- Laserdisc cover
- Traditional Chinese: 中環英雄
- Simplified Chinese: 中环英雄
- Hanyu Pinyin: Zhōng Huán Yīng Xióng
- Jyutping: Zung1 Waan4 Jing1 Hung4
- Directed by: Herman Yau
- Written by: Rico Chung Lam Chiu-wing
- Produced by: Taylor Wong
- Starring: Andy Lau; Tony Leung; Teresa Mo; Fennie Yuen;
- Cinematography: Puccini Yu
- Edited by: Ma Chung-yiu
- Music by: Shui Jing-mai
- Production company: Wing Fat Film Production
- Distributed by: D&B Films Distribution
- Release date: 2 March 1991;
- Running time: 98 minutes
- Country: Hong Kong
- Language: Cantonese
- Box office: HK$13,402,221

= Don't Fool Me =

1991 Hong Kong film by Herman Yau

Don't Fool Me (中環英雄, lit. Hero of Central) is a 1991 Hong Kong action comedy film directed by Herman Yau starring Andy Lau, Tony Leung, Teresa Mo and Fennie Yuen.

==Plot==
Hero Wah and Cheung Ho-kit star are two old friends who meet up later in life.
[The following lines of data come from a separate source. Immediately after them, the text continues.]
<file path="src/rtl/dab_pkg.sv">
// ----------------------------------------------------------------------------
// DNS answer builder package
// Shared constants, operation codes, the job record passed to the output
// serializer and the answer record byte lookup.
// ----------------------------------------------------------------------------
package dab_pkg;

    // Answer table size and derived widths.
    localparam int MAX_ANSWERS = 16;
    localparam int IDX_W       = (MAX_ANSWERS > 1) ? $clog2(MAX_ANSWERS) : 1;
    localparam int CNT_W       = $clog2(MAX_ANSWERS + 1);

    // Query byte offset counter, saturating at its all-ones value.
    localparam int                OFS_W   = 9;
    localparam logic [OFS_W-1:0]  OFS_MAX = '1;

    // Header byte positions that are rewritten.
    localparam logic [OFS_W-1:0] OFS_FLAGS_HI = OFS_W'(2);
    localparam logic [OFS_W-1:0] OFS_FLAGS_LO = OFS_W'(3);
    localparam logic [OFS_W-1:0] OFS_ANCNT_HI = OFS_W'(6);
    localparam logic [OFS_W-1:0] OFS_ANCNT_LO = OFS_W'(7);

    // Operation codes.
    localparam logic [1:0] OP_LOAD  = 2'd0;
    localparam logic [1:0] OP_QUERY = 2'd1;
    localparam logic [1:0] OP_EMIT  = 2'd2;
    localparam logic [1:0] OP_NONE  = 2'd3;

    // Response flag bytes.
    localparam logic [7:0] FLAGS_HI       = 8'h81;
    localparam logic [7:0] RCODE_NXDOMAIN = 8'h83;
    localparam logic [7:0] RCODE_OK       = 8'h80;

    // Answer record fields.
    localparam logic [15:0] NAME_PTR  = 16'hC00C;
    localparam logic [15:0] TYPE_A    = 16'h0001;
    localparam logic [15:0] CLASS_IN  = 16'h0001;
    localparam logic [31:0] TTL_VALUE = 32'h000000B0;
    localparam logic [15:0] RDLENGTH  = 16'h0004;

    // Record byte index.
    localparam int               REC_W    = 4;
    localparam logic [REC_W-1:0] REC_LAST = '1;

    // One pending output job: a single query byte or a whole answer record.
    typedef struct packed {
        logic        is_record;
        logic [7:0]  data;
        logic [31:0] addr;
        logic        msg_end;
    } job_t;

    // Byte k of an answer record carrying address a.
    function automatic logic [7:0] rec_byte(input logic [REC_W-1:0] k,
                                            input logic [31:0] a);
        logic [7:0] b;
        unique case (k)
            4'd0:    b = NAME_PTR[15:8];
            4'd1:    b = NAME_PTR[7:0];
            4'd2:    b = TYPE_A[15:8];
            4'd3:    b = TYPE_A[7:0];
            4'd4:    b = CLASS_IN[15:8];
            4'd5:    b = CLASS_IN[7:0];
            4'd6:    b = TTL_VALUE[31:24];
            4'd7:    b = TTL_VALUE[23:16];
            4'd8:    b = TTL_VALUE[15:8];
            4'd9:    b = TTL_VALUE[7:0];
            4'd10:   b = RDLENGTH[15:8];
            4'd11:   b = RDLENGTH[7:0];
            4'd12:   b = a[31:24];
            4'd13:   b = a[23:16];
            4'd14:   b = a[15:8];
            4'd15:   b = a[7:0];
        endcase
        return b;
    endfunction

endpackage

</file>
<file path="src/rtl/dab_ctrl.sv">
// ----------------------------------------------------------------------------
// DNS answer builder control
// Holds the answer table and transaction state, decodes each accepted item
// and registers the resulting output job.
// ----------------------------------------------------------------------------
module dab_ctrl (
    input  logic           clk,
    input  logic           rst_n,
    input  logic           item_valid,
    output logic           item_stall,
    input  logic [1:0]     operation,
    input  logic [7:0]     query_byte,
    input  logic           is_last,
    input  logic [31:0]    address,
    input  logic           job_take,
    output logic           job_valid,
    output dab_pkg::job_t  job
);
    import dab_pkg::*;

    logic [31:0]      table_mem [MAX_ANSWERS];
    logic [CNT_W-1:0] count_reg, count_next;
    logic [CNT_W-1:0] ptr_reg, ptr_next;
    logic [CNT_W-1:0] ptr_inc;
    logic [OFS_W-1:0] ofs_reg, ofs_next;
    logic             job_valid_reg, job_valid_next;
    job_t             job_reg, job_new;
    logic             job_gen;
    logic             accept;
    logic             blocked;
    logic             table_wr;
    logic [7:0]       count_byte;

    assign item_stall = job_valid_reg && !job_take;
    assign accept     = item_valid && !item_stall;
    assign blocked    = (count_reg == '0) || (table_mem[0] == 32'd0);
    assign ptr_inc    = ptr_reg + CNT_W'(1);
    assign count_byte = 8'(count_reg);

    always_comb
    begin
        count_next = count_reg;
        ptr_next   = ptr_reg;
        ofs_next   = ofs_reg;
        table_wr   = 1'b0;
        job_gen    = 1'b0;
        job_new    = '{is_record: 1'b0, data: query_byte, addr: address, msg_end: 1'b0};
        if (accept)
        begin
            unique case (operation)
                OP_LOAD:
                begin
                    if (count_reg < CNT_W'(MAX_ANSWERS))
                    begin
                        table_wr   = 1'b1;
                        count_next = count_reg + CNT_W'(1);
                    end
                end
                OP_QUERY:
                begin
                    job_gen = 1'b1;
                    priority if (ofs_reg == OFS_FLAGS_HI)
                        job_new.data = FLAGS_HI;
                    else if (ofs_reg == OFS_FLAGS_LO)
                        job_new.data = blocked ? RCODE_NXDOMAIN : RCODE_OK;
                    else if (ofs_reg == OFS_ANCNT_HI)
                        job_new.data = 8'h00;
                    else if (ofs_reg == OFS_ANCNT_LO)
                        job_new.data = blocked ? 8'h00 : count_byte;
                    else
                        job_new.data = query_byte;
                    if (is_last)
                    begin
                        ofs_next = '0;
                        if (blocked)
                        begin
                            job_new.msg_end = 1'b1;
                            count_next      = '0;
                            ptr_next        = '0;
                        end
                    end
                    else if (ofs_reg != OFS_MAX)
                    begin
                        ofs_next = ofs_reg + OFS_W'(1);
                    end
                end
                OP_EMIT:
                begin
                    if (!blocked && (ptr_reg < count_reg))
                    begin
                        job_gen           = 1'b1;
                        job_new.is_record = 1'b1;
                        job_new.addr      = table_mem[ptr_reg[IDX_W-1:0]];
                        if (ptr_inc == count_reg)
                        begin
                            job_new.msg_end = 1'b1;
                            count_next      = '0;
                            ptr_next        = '0;
                        end
                        else
                        begin
                            ptr_next = ptr_inc;
                        end
                    end
                end
                OP_NONE:
                begin
                end
            endcase
        end
    end

    always_comb
    begin
        if (accept && job_gen)
            job_valid_next = 1'b1;
        else if (job_take)
            job_valid_next = 1'b0;
        else
            job_valid_next = job_valid_reg;
    end

    always_ff @(posedge clk or negedge rst_n)
    begin
        if (!rst_n)
        begin
            count_reg     <= '0;
            ptr_reg       <= '0;
            ofs_reg       <= '0;
            job_valid_reg <= 1'b0;
        end
        else
        begin
            count_reg     <= count_next;
            ptr_reg       <= ptr_next;
            ofs_reg       <= ofs_next;
            job_valid_reg <= job_valid_next;
        end
    end

    always_ff @(posedge clk)
    begin
        if (table_wr)
            table_mem[count_reg[IDX_W-1:0]] <= address;
        if (accept && job_gen)
            job_reg <= job_new;
    end

    assign job_valid = job_valid_reg;
    assign job       = job_reg;

endmodule

</file>
<file path="src/rtl/dab_serializer.sv">
// ----------------------------------------------------------------------------
// DNS answer builder output serializer
// Result register that sends a query byte as one transaction or an answer
// record as sixteen transactions.
// ----------------------------------------------------------------------------
module dab_serializer (
    input  logic           clk,
    input  logic           rst_n,
    input  logic           job_valid,
    input  dab_pkg::job_t  job,
    output logic           job_take,
    output logic           result_valid,
    input  logic           result_stall,
    output logic [7:0]     out_byte,
    output logic           run_last,
    output logic           message_end
);
    import dab_pkg::*;

    logic             busy_reg, busy_next;
    logic [REC_W-1:0] idx_reg, idx_next;
    job_t             cur_reg;
    logic             last_beat;
    logic             done;

    assign last_beat = !cur_reg.is_record || (idx_reg == REC_LAST);
    assign done      = busy_reg && !result_stall && last_beat;
    assign job_take  = !busy_reg || done;

    always_comb
    begin
        busy_next = busy_reg;
        idx_next  = idx_reg;
        if (job_take)
        begin
            busy_next = job_valid;
            idx_next  = '0;
        end
        else if (busy_reg && !result_stall)
        begin
            idx_next = idx_reg + REC_W'(1);
        end
    end

    always_ff @(posedge clk or negedge rst_n)
    begin
        if (!rst_n)
        begin
            busy_reg <= 1'b0;
            idx_reg  <= '0;
        end
        else
        begin
            busy_reg <= busy_next;
            idx_reg  <= idx_next;
        end
    end

    always_ff @(posedge clk)
    begin
        if (job_take && job_valid)
            cur_reg <= job;
    end

    assign result_valid = busy_reg;
    assign out_byte     = cur_reg.is_record ? rec_byte(idx_reg, cur_reg.addr) : cur_reg.data;
    assign run_last     = last_beat;
    assign message_end  = cur_reg.msg_end && last_beat;

endmodule

</file>
<file path="src/rtl/dns_answer_builder.sv">
// An accepted item's job is registered in the control stage and then in the serializer's
// result register, which offers it on the output. Throughput: load and query items are
// taken one per cycle unless item_stall is high; an emit item holds the output register
// for its sixteen record bytes, one record byte per cycle unless result_stall is high.
// Reset: rst_n (asynchronous, active low) clears the answer count, emit pointer,
// byte offset and all valid flags; the answer table itself is not cleared.
// ----------------------------------------------------------------------------
// DNS answer builder
// Builds an A-record response from a received query: address transactions
// fill the answer table, query bytes are echoed with the header flags and
// answer count rewritten, and each emit transaction produces one 16-byte
// answer record while an unsent answer remains and the first entry is nonzero.
// ----------------------------------------------------------------------------
module dns_answer_builder (
    input  logic        clk,
    input  logic        rst_n,
    input  logic        item_valid,
    output logic        item_stall,
    input  logic [1:0]  operation,
    input  logic [7:0]  query_byte,
    input  logic        is_last,
    input  logic [31:0] address,
    output logic        result_valid,
    input  logic        result_stall,
    output logic [7:0]  out_byte,
    output logic        run_last,
    output logic        message_end
);
    import dab_pkg::*;

    // The control stage updates the transaction state in the cycle a
    // transaction is accepted and registers at most one job. The serializer holds the
    // job being sent, so the control stage can take the next transaction
    // while a result still waits downstream.
    logic job_valid;
    logic job_take;
    job_t job;

    dab_ctrl u_ctrl (
        .clk        (clk),
        .rst_n      (rst_n),
        .item_valid (item_valid),
        .item_stall (item_stall),
        .operation  (operation),
        .query_byte (query_byte),
        .is_last    (is_last),
        .address    (address),
        .job_take   (job_take),
        .job_valid  (job_valid),
        .job        (job)
    );

    // Each query byte leaves as one transaction; a record leaves as sixteen,
    // with run_last on the final byte and message_end where the response ends.
    dab_serializer u_ser (
        .clk          (clk),
        .rst_n        (rst_n),
        .job_valid    (job_valid),
        .job          (job),
        .job_take     (job_take),
        .result_valid (result_valid),
        .result_stall (result_stall),
        .out_byte     (out_byte),
        .run_last     (run_last),
        .message_end  (message_end)
    );

endmodule

</file>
Hero is a Triad gang member and Kit is an insurance salesman. Hero is looking for a career change and Kit has become disillusioned with life after discovering he has a "bubble" in his brain that could burst at any time killing him. The two decide to switch lives for a bit with the Triad going respectable and the insurance salesman taking on the world of the Triads. As well as a new life, both friends find new love.

==Theme song==
- "End of Fate" (緣盡)
  - Composer: Lowell Lo
  - Lyricist: Calvin Poon
  - Singer: Andy Lau

==Box office==
This film grossed HK$13,402,221 at the Hong Kong box office during its theatrical run from 2 to 22 March 1991 in Hong Kong.